WHAT THIS TASK INVOLVES: Could you filter the data below down to the lines that hold the word "placement"?

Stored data
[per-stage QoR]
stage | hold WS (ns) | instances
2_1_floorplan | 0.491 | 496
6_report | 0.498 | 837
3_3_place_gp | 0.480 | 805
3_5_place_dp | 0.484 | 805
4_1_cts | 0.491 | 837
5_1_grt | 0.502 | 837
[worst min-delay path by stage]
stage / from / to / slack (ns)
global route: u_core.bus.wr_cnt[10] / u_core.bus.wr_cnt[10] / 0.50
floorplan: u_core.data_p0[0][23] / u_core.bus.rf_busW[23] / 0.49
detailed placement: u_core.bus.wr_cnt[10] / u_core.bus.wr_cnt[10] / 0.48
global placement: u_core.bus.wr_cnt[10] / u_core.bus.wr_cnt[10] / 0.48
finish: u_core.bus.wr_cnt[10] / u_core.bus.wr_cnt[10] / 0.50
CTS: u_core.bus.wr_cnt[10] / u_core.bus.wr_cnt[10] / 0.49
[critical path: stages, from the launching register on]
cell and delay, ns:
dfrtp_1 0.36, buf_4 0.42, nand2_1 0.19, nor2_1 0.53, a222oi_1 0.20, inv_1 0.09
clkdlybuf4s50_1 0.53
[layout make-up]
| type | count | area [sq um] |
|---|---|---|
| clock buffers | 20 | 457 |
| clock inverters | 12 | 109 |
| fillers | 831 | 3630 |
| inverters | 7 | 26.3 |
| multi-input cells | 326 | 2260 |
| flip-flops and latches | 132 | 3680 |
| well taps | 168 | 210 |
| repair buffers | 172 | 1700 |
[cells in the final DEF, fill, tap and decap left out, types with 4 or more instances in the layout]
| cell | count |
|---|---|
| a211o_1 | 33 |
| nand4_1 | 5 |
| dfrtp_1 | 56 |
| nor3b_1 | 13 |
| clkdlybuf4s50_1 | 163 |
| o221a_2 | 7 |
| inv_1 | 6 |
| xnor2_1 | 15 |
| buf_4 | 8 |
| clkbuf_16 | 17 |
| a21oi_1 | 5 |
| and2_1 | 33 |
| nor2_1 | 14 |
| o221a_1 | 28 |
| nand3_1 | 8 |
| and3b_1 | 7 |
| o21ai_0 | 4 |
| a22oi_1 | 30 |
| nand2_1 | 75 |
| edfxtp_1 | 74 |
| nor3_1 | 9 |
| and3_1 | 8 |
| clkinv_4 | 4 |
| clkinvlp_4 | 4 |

* * *

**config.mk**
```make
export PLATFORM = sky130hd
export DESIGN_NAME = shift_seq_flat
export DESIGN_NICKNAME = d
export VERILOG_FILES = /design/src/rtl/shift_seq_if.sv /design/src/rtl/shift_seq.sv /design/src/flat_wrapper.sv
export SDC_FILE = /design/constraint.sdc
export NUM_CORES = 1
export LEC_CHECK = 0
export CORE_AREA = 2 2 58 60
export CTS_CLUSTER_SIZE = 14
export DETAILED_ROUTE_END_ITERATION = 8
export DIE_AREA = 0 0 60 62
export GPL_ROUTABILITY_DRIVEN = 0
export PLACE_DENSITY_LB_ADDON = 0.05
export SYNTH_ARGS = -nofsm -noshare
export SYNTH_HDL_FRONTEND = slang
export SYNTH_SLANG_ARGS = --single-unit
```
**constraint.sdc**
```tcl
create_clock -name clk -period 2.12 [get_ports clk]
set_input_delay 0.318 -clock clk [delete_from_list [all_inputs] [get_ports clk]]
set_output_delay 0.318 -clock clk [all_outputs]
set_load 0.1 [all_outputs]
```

TASK RESULT:
detailed placement: u_core.bus.wr_cnt[10] / u_core.bus.wr_cnt[10] / 0.48
global placement: u_core.bus.wr_cnt[10] / u_core.bus.wr_cnt[10] / 0.48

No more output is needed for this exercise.